Aline explica que as professoras pedagogas são as articuladoras da organização da hora-atividade, prestando todo os subsídios necessários para a melhoria da prática pedagógica, voltadas para metodologias, didática, gestão da sala de aula e avaliação da aprendizagem.
“É um engodo implementar um mecanismo de observação da sala de aula em detrimento de uma formação continuada sólida e da valorização profissional com vistas ao cumprimento de uma hora atividade de acordo com a lei nacional, a partir da hora-aula”, diz Aline.
Ao invés de cumprir a lei, o governo optou por inventar a observação, conclui a educadora: “ao implantar a observação de sala de aula a premissa do governo sempre foi a vigilância da prática educacional e o cerceamento da cátedra docente”.
Denúncia e repúdio
A APP denuncia desde 2019 o erro de impor a observação de professores em sala de aula. Em outubro daquele ano o Sindicato divulgou nota de repúdio contra uma então nova prática da gestão do empresário Renato Feder na Secretaria da Educação, o Protocolo de Observação de Aula.
“É necessário um basta a esta política de vigilância e controle, é inadmissível constranger as direções de escola, professores(as) e pedagogos(as) e reduzir o processo educacional a observações em salas de aula com planilhas superficiais e rasas”, diz a nota.
Para o Sindicato, além de determinar aos(às) pedagogos(as) uma função que não faz parte de suas atribuições, essa iniciativa buscava, já naquele momento, responsabilizar os(as) professores(as) e desviar a atenção para a falta de valorização dos(as) profissionais e de investimentos na educação.

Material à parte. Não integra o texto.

--- config.mk ---
export PLATFORM = sky130hd
export DESIGN_NAME = mem_access_sequencer
export DESIGN_NICKNAME = d
export VERILOG_FILES = /design/src/rtl/mem_access_sequencer.sv
export SDC_FILE = /design/constraint.sdc
export NUM_CORES = 1
export LEC_CHECK = 0
export ABC_AREA = 1
export CAP_MARGIN = 15
export CORE_MARGIN = 3
export CORE_UTILIZATION = 50
export DETAILED_ROUTE_END_ITERATION = 6
export HOLD_SLACK_MARGIN = 0.1
export PLACE_DENSITY = 0.83
export SLEW_MARGIN = 20
export SYNTH_ARGS = -nofsm -noshare
export SYNTH_HDL_FRONTEND = slang
export SYNTH_SLANG_ARGS = --single-unit
--- constraint.sdc ---
create_clock -name Clk -period 11.5 [get_ports Clk]
set_input_delay 2.3 -clock Clk [delete_from_list [all_inputs] [get_ports Clk]]
set_output_delay 2.3 -clock Clk [all_outputs]
set_load 0.01 [all_outputs]
--- src/rtl/mem_access_sequencer.sv ---
// Sequences SPARC-style loads, stores and SWAP onto a 32-bit word-wide RAM.
// Sub-word lanes are big-endian: byte offset 0 lives in bits 31:24.

module mem_access_lane #(
    parameter int LANE = 0
) (
    input  logic [1:0]  size,
    input  logic [1:0]  offset,
    input  logic [31:0] data,
    output logic        be,
    output logic [7:0]  wdata
);
    localparam logic [1:0] LIDX = LANE[1:0];

    // size: 0 byte, 1 halfword, 2/3 full word
    always_comb begin
        be    = 1'b0;
        wdata = 8'h00;
        unique case (size)
            2'd0: begin
                be    = (offset == LIDX);
                wdata = data[7:0];
            end
            2'd1: begin
                be    = (offset[1] == LIDX[1]);
                wdata = LIDX[0] ? data[7:0] : data[15:8];
            end
            default: begin
                be    = 1'b1;
                wdata = data[31-8*LANE -: 8];
            end
        endcase
    end
endmodule

module mem_access_sequencer #(
    parameter int ADDR_W = 8
) (
    input  logic              Clk,
    input  logic              Reset,
    input  logic              Start,
    input  logic [5:0]        OpCode,
    input  logic [ADDR_W-1:0] MAR_Address,
    input  logic [63:0]       MDR_DataIn,
    output logic [63:0]       MDR_DataOut,
    output logic              Busy,
    output logic              Done,
    output logic              AlignErr,
    output logic              Ram_Enable,
    output logic              Ram_Write,
    output logic [3:0]        Ram_ByteEn,
    output logic [ADDR_W-3:0] Ram_Address,
    output logic [31:0]       Ram_WData,
    input  logic [31:0]       Ram_RData
);
    localparam int NUM_LANES = 4;
    localparam int WA_W      = ADDR_W - 2;

    localparam logic [5:0] OP_LD   = 6'b000000;
    localparam logic [5:0] OP_LDUB = 6'b000001;
    localparam logic [5:0] OP_LDUH = 6'b000010;
    localparam logic [5:0] OP_LDD  = 6'b000011;
    localparam logic [5:0] OP_ST   = 6'b000100;
    localparam logic [5:0] OP_STB  = 6'b000101;
    localparam logic [5:0] OP_STH  = 6'b000110;
    localparam logic [5:0] OP_STD  = 6'b000111;
    localparam logic [5:0] OP_LDSB = 6'b001001;
    localparam logic [5:0] OP_LDSH = 6'b001010;
    localparam logic [5:0] OP_SWAP = 6'b001111;

    typedef enum logic [2:0] {IDLE, ACC1, WAIT1, ACC2, WAIT2, FIN} state_t;

    typedef struct packed {
        logic       write;
        logic       swap;
        logic       two;
        logic       sext;
        logic [1:0] size;
    } op_info_t;

    function automatic logic [1:0] op_size(input logic [5:0] op);
        case (op)
            OP_LDUH, OP_LDSH, OP_STH: op_size = 2'd1;
            OP_LD, OP_ST, OP_SWAP:    op_size = 2'd2;
            OP_LDD, OP_STD:           op_size = 2'd3;
            default:                  op_size = 2'd0;
        endcase
    endfunction

    function automatic logic op_legal(input logic [5:0] op);
        case (op)
            OP_LD, OP_LDUB, OP_LDUH, OP_LDD, OP_ST, OP_STB, OP_STH, OP_STD,
            OP_LDSB, OP_LDSH, OP_SWAP: op_legal = 1'b1;
            default:                   op_legal = 1'b0;
        endcase
    endfunction

    function automatic logic misaligned(input logic [1:0] size, input logic [2:0] a);
        case (size)
            2'd1:    misaligned = a[0];
            2'd2:    misaligned = |a[1:0];
            2'd3:    misaligned = |a;
            default: misaligned = 1'b0;
        endcase
    endfunction

    function automatic op_info_t decode(input logic [5:0] op);
        op_info_t d;
        d.size  = op_size(op);
        d.write = (op == OP_ST) || (op == OP_STB) || (op == OP_STH) || (op == OP_STD);
        d.swap  = (op == OP_SWAP);
        d.two   = (op == OP_LDD) || (op == OP_STD) || (op == OP_SWAP);
        d.sext  = (op == OP_LDSB) || (op == OP_LDSH);
        return d;
    endfunction

    state_t              state, state_nx;
    logic [5:0]          op_q;
    logic [ADDR_W-1:0]   addr_q;
    logic [63:0]         din_q;
    logic                err_q;
    logic [63:0]         dout_q;

    op_info_t            info;
    logic                start_err;
    logic [WA_W-1:0]     wa;
    logic                second_word;
    logic [31:0]         st_data;
    logic                acc_on, acc_wr;
    logic [7:0]          rd_byte;
    logic [15:0]         rd_half;
    logic [31:0]         ld_word;

    logic [NUM_LANES-1:0]        lane_be;
    logic [NUM_LANES-1:0][7:0]   lane_wd;

    assign info        = decode(op_q);
    assign start_err   = !op_legal(OpCode) || misaligned(op_size(OpCode), MAR_Address[2:0]);
    assign wa          = addr_q[ADDR_W-1:2];
    // LDD/STD step to the next word on the second access; SWAP stays put
    assign second_word = (state == ACC2) && !info.swap;
    assign st_data     = second_word ? din_q[31:0] : din_q[63:32];
    assign MDR_DataOut = dout_q;

    generate
        for (genvar i = 0; i < NUM_LANES; i++) begin : g_lane
            mem_access_lane #(.LANE(i)) u_lane (
                .size   (info.size),
                .offset (addr_q[1:0]),
                .data   (st_data),
                .be     (lane_be[NUM_LANES-1-i]),
                .wdata  (lane_wd[NUM_LANES-1-i])
            );
        end
    endgenerate

    always_comb begin
        rd_byte = Ram_RData[{~addr_q[1:0], 3'b000} +: 8];
        rd_half = addr_q[1] ? Ram_RData[15:0] : Ram_RData[31:16];
        case (info.size)
            2'd0:    ld_word = {{24{info.sext & rd_byte[7]}}, rd_byte};
            2'd1:    ld_word = {{16{info.sext & rd_half[15]}}, rd_half};
            default: ld_word = Ram_RData;
        endcase
    end

    always_ff @(posedge Clk or posedge Reset) begin
        if (Reset) begin
            state  <= IDLE;
            op_q   <= '0;
            addr_q <= '0;
            din_q  <= '0;
            err_q  <= 1'b0;
            dout_q <= '0;
        end else begin
            state <= state_nx;
            if (state == IDLE && Start) begin
                op_q   <= OpCode;
                addr_q <= MAR_Address;
                din_q  <= MDR_DataIn;
                err_q  <= start_err;
                dout_q <= '0;
            end
            if (state == WAIT1 && !info.write)
                dout_q[63:32] <= ld_word;
            if (state == WAIT2 && !info.write && !info.swap)
                dout_q[31:0] <= Ram_RData;
        end
    end

    always_comb begin
        state_nx    = state;
        acc_on      = (state == ACC1) || (state == ACC2);
        acc_wr      = ((state == ACC1) && info.write) ||
                      ((state == ACC2) && (info.write || info.swap));
        Busy        = (state != IDLE);
        Done        = (state == FIN);
        AlignErr    = (state == FIN) && err_q;
        Ram_Enable  = acc_on;
        Ram_Write   = acc_wr;
        Ram_ByteEn  = 4'b0000;
        Ram_WData   = 32'h0;
        Ram_Address = '0;
        if (acc_on)
            Ram_Address = second_word ? wa + WA_W'(1) : wa;
        if (acc_wr) begin
            Ram_ByteEn = lane_be;
            Ram_WData  = lane_wd;
        end
        unique case (state)
            IDLE:    if (Start) state_nx = start_err ? FIN : ACC1;
            ACC1:    state_nx = WAIT1;
            WAIT1:   state_nx = info.two ? ACC2 : FIN;
            ACC2:    state_nx = WAIT2;
            WAIT2:   state_nx = FIN;
            FIN:     state_nx = IDLE;
            default: state_nx = IDLE;
        endcase
    end
endmodule

-- After elaboration in Yosys (flattened, before gate mapping)
Memory sizes are Yosys's and may differ from the RTL's.
Cells that the tools add are included.
- add/subtract/negate cells: 1
- reduce and logical (&&, ||, !) cells: 32
- bitwise operators: 4
- shifts and indexed selects: 1
- muxes and demuxes: 25
- equal/unequal tests: 21
- operator list (kind ; count):
    two-way mux 32 bit ; 4
    two-way mux 64 bit ; 1
    case mux 32 bit (2 select lines) ; 1
    indexed part select 32 x 6 -> 8 bit ; 1
    equality test 6 x 3 -> 1 bit, second input constant ; 4
    equality test 6 x 4 -> 1 bit, second input constant ; 3
    two-way mux 16 bit ; 1
    two-way mux 8 bit ; 2
    case mux 8 bit (2 select lines) ; 1
    case mux 3 bit (5 select lines) ; 1
    two-way mux 6 bit ; 2
    logical OR 1 bit ; 10
    two-way mux 3 bit ; 3
    equality test 2 bit, second input constant ; 4
    logical AND 1 bit ; 8
    logical NOT 2 bit ; 4
    case mux 1 bit (2 select lines) ; 4
    adder 6 x 1 -> 6 bit, second input constant ; 1
    equality test 2 x 1 -> 1 bit, second input constant ; 3
    equality test 3 x 2 -> 1 bit, second input constant ; 2
    equality test 3 bit, second input constant ; 2
    equality test 6 x 2 -> 1 bit, second input constant ; 1
    two-way mux 2 bit ; 2
    two-way mux 4 bit ; 1
    other kinds (13) ; 18
- ROM bits: 80
- memories: 3
- input port bits: 113
- flip-flop bits (word level): 146
- output and inout port bits: 111
- memory list (name ; words ; bits a word ; rd ports ; clocked after Yosys merged registers in ; wr ports ; RTL line ; text):
    (name not given) ; 16 ; 2 ; 1 ; 0 ; 0 ; 82 ; case (op)
    (name not given) ; 16 ; 2 ; 1 ; 0 ; 0 ; 82 ;
    (name not given) ; 16 ; 1 ; 1 ; 0 ; 0 ; 91 ; case (op)

-- Logic depth before layout (Yosys ltp)
- depth in word-level cells: 8
- gate-level depth with buffers: 12
- depth with buffers taken out: 11

-- Cells and area by module
A second synthesis with hierarchy kept.
- cells, all modules: 1141
- area total of the unflattened synthesis: 7968.9 um^2
- by module, submodules not included (module ; area each (um^2) ; instances ; seq. area each (um^2) ; cells an instance):
    mem_access_sequencer ; 7453.4 ; 1 ; 3653.5 ; 1032
    mem_access_lane (g_lane[0].u_lane) ; 196.4 ; 1 ; 0.0 ; 39
    mem_access_lane (g_lane[2].u_lane) ; 128.9 ; 1 ; 0.0 ; 30
    mem_access_lane (g_lane[1].u_lane) ; 117.6 ; 1 ; 0.0 ; 29
    mem_access_lane (g_lane[3].u_lane) ; 72.6 ; 1 ; 0.0 ; 11

-- Least setup slack after synthesis
No wires, ideal clock.
- path type: register to output
- from: reg op_q[0]
- to: out Ram_WData[19]
- cell stages (with the launch flop): 10
- buffers on the path: 2
- path slack: 7.609 ns
- data required time: 9.200 ns
- arrival time: 1.591 ns
- cells stage by stage: dfrtp_1 > inv_1 > ha_1 > nand2_2 > nand3_4 > inv_1 > buf_4 > buf_2 > o21ai_0 > nor2_1
- longest elaborated chain between the ends: 8
- elaborated cells on any way between the ends: 22
- those cells by class: eq/ne: 6; mux: 4; reduce/logical: 11; memory: 1
- RTL lines (item ; RTL line ; text):
    from (decl) ; 118 ; logic [5:0] op_q;
    from (signal assigned) ; 178 ; op_q <= OpCode;
    branches (longest 7 deep; another with memory read (16 x 2 bit)) ; - ;
    two-way mux 32 bit * ; 206 ; if (acc_wr) begin
    to (decl) ; 53 ; output logic [31:0] Ram_WData,
Every way passes the cells marked *.

-- Worst setup path after layout
- from: reg op_q[1]
- to: out Ram_WData[24]
- longest elaborated chain between the ends: 8
- elaborated cells on any way between the ends: 21
- those cells by class: eq/ne: 6; mux: 4; reduce/logical: 10; memory: 1
- RTL lines (item ; RTL line):
    branches (longest 7 deep; another with memory read (16 x 2 bit)) ; -
    two-way mux 32 bit * ; 206
Marks and branches as above.

==> impl_metrics.yaml <==
global_route:
  antenna_found_initial: 0
  grt_max_degree: 108
  overflow: 0
  grt_pass1_vias: 7628
  grtUsageTotal: 0.2786
  grt_pass1_wl_mm: 39.02
clocking:
  cts_setup_buffers: 0
  clk_pin_slew_ns: 0.06
  cts-root-buf: "clkbuf_16"
  cts_max_level: 4
  tritoncts: "done"
  cts_buffer_depth: 2
  cts_buffers: 17
  clock-sinks: 146
  cts.repair.resized: 0
  worstSkewPairLatency_ns: 0.43
  hold_buffers: 0
critical_path:
  cp.arrival_ns: 3.47
  cp-end-kind: "output port"
  required_ns: 9.20
  worst-setup-path-type: "reg -> out"
  r2r_setup_slack_ns: 8.85
  cp_max_fo: 28
  start_kind: "flop"
placement:
  dpl.hpwl_mm: 17.05
  portBuffers: 223
  globalplace.congestion: 0.9059
  placedCellCount: 1439
detailed_routing:
  via_per_inst: 5.313
  routed_wl_mm: 24.13
  wl_per_cell_um: 16.41
  drtPass1Iterations: 5
  drtIter0Drc: 814
  dr_total_vias: 7816
  final_antenna_net_count: 0
  drcViolationCount: 0
power:
  p_leak_nw: 5.269
  ir_worst_vdd_mv: 0.1464
  power_mw: 2.794
  p_per_area_nw_per_um2: 260.0
sta:
  worst_slew_margin_rel: 0.2878
  finalCriticalPeriod_ns: 5.770
  fmax_mhz: 173.3
  setup_viol: 0
  fin_crit_sh: 0.5018
  finalMaxSlewViolations: 0
  rsz0062_at_grt: "no"
  hold_violations: 0
  fin_setup_tns_ns: 0
  tightest_slew_ns: 1.065
  skew_ns: 0.009035
yosys:
  synth-edff-count: 0
  syn_area_um2: 7880
  yosys_register_bits: 146
  seq_area_frac_synth: 0.4636
  synth.yosys.warnings: 0
  syn_nets: 1180
  synth_ff_type: "dfrtp_1"
  yosysUniqueCellTypes: 36
  ys_async_sr_fraction: 1.000
  syn_avg_cell_area_um2: 7.434
  synthCells: 1060
final_layout:
  area_growth_pct: 36.35
  final_cells: 1471
  layout-drive-gt1-share: 0.05794
  fin_nets: 1367
  diodes: 0
floorplanning:
  start_util: 0.5145
  rows: 45
  die_w_um: 131.5
  die_h_um: 131.5
  ios: 224
  core_area_um2: 15310
  die_area_um2: 17300
status:
  outcome: "finished clean"
min_path:
  hold_class: "reg -> reg"
job:
  drv_cap: 0
report_power, final:
group	total [mW]	switching, mW	internal [mW]
clock network	0.602	0.214	0.388
logic	1.31	0.809	0.504
registers	0.878	0.138	0.740
total	2.79	1.16	1.63
synth_stat cells, types with 2 or more instances:
cell / count / share of area
nand2_4: 3 / 0.0043
nand4_1: 8 / 0.0064
ha_1: 7 / 0.011
buf_6: 4 / 0.0057
nor2_1: 42 / 0.020
o21ai_0: 87 / 0.055
clkbuf_1: 17 / 0.0081
o21ai_1: 10 / 0.0064
nand3b_1: 9 / 0.0086
nand2_1: 355 / 0.17
nand3_4: 2 / 0.0044
buf_4: 10 / 0.0095
buf_2: 26 / 0.017
o21ai_2: 10 / 0.011
inv_2: 5 / 0.0024
a21oi_1: 43 / 0.027
nand2_2: 6 / 0.0048
a22oi_1: 3 / 0.0029
nor2_4: 2 / 0.0029
nor3_1: 2 / 0.0013
nand3_1: 134 / 0.085
o211ai_1: 7 / 0.0067
inv_1: 110 / 0.052
dfrtp_1: 146 / 0.46
final cells by class:
cell class | count | area [um2]
clock buffers | 25 | 535.5
clock inverters | 7 | 116.4
fillers | 1279 | 4571
inverters | 116 | 442.9
multi-input cells | 739 | 3466
flip-flops and latches | 146 | 3654
well taps | 211 | 264.0
repair buffers | 227 | 2266
registers in the layout (all words and copies together), names as in the netlist:
name	flops
MDR_DataOut	64
addr_q	8
din_q	64
err_q	1
op_q	6
state	3
routing by layer:
layer / global-route usage / vias to the layer above / part of all wire / wire (um)
met5: 0 / - / 0 / 0
met4: 0.08635 / 0 / 0.023 / 556
met3: 0.08614 / 40 / 0.10 / 2415
met2: 0.4573 / 374 / 0.47 / 11380
met1: 0.3543 / 3635 / 0.41 / 9781
li1: - / 3767 / - / -
kinds of logic (layout without fill, tap and decap cells):
logic type / Yosys count / count (layout) / synth area share
xor+xnor: 1 / 1 / 0.001112
fa+ha+maj: 7 / 7 / 0.01111
flops: 146 / 146 / 0.4636
buf+inv: 175 / 375 / 0.09844
compound gates: 162 / 162 / 0.1115
simple gates: 569 / 569 / 0.3142
path summary, 6_finish.rpt:
| check | start | end | cells past startpoint |
|---|---|---|---|
| setup / recovery | op_q[1] | Ram_WData[24] | 11 |
| hold / removal | din_q[28] | din_q[28] | 2 |
| setup reg to reg | op_q[1] | MDR_DataOut[52] | 10 |
| hold reg to reg | din_q[28] | din_q[28] | 2 |
| max in group asynchronous | Reset | din_q[7] | 3 |
| min in group asynchronous | Reset | MDR_DataOut[2] | 2 |
metrics by stage:
| step | area (um2) | setup WS (ns) | hold WS (ns) | utilization |
|---|---|---|---|---|
| floorplan | 7880 | 5.277 | 0.4401 | - |
| global placement | 10080 | 6.361 | 0.4536 | 0.6583 |
| detailed placement | 10080 | 6.232 | 0.4600 | 0.6583 |
| CTS | 10730 | 5.765 | 0.4757 | 0.7008 |
| global route | 10740 | 5.540 | 0.4934 | 0.7016 |
| finish | 10740 | 5.730 | 0.4771 | 0.7016 |
critical path, stage by stage (launching register included):
cell and delay, ns:
dfrtp_1 0.40, inv_1 0.09, ha_1 0.29, nand2_2 0.10, nand3_4 0.20, inv_1 0.59
buf_4 0.44, nand3_1 0.14, nand3_1 0.10, nand2_1 0.06, inv_1 0.08, clkdlybuf4s50_1 0.54
cell usage in the layout (no fill, tap or decap), types with 17 or more instances in the layout:
cell / instances
a21oi_1: 43
clkbuf_16: 17
inv_1: 109
nand2_1: 354
o21ai_0: 87
clkdlybuf4s50_1: 223
nand3_1: 134
nor2_1: 42
dfrtp_1: 146
Note: power is estimated with default switching activity, not from simulation.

“A educação do Paraná não cabe nesta e em outras planilhas absurdas com a finalidade de desacatar a autonomia dos profissionais da educação. A educação do Paraná precisa de respeito, investimentos, formação continuada, estrutura tecnológica e humanidade”, completa a nota.
Manifesto
Três anos depois da denúncia feita em 2019, em um Seminário Pedagógico realizado em 2022, a APP construiu um documento reafirmando o direito dos(as) educadores(as) a uma organização pedagógica democrática e autônoma.
O manifesto de 2022 reivindica a suspensão das atividades de planilhamento educacional, assim como as exigências de controle sobre as(os) professoras(es) como observação de sala de aula e controle da hora atividade.
“Queremos resgatar a autonomia do trabalho docente e da equipe pedagógica (…) Nossas escolas possuem professoras(es) e pedagogas(os) altamente capacitadas(os) para realizar o acompanhamento pedagógico que produz aprendizagens significativas. Vamos lutar e resistir contra práticas que visem à vigilância, sujeição, dependência e burocracia sem o exercício crítico da realidade e do conhecimento. Exigimos o fim da vigilância e das tutorias”, diz o manifesto de maio de 2022.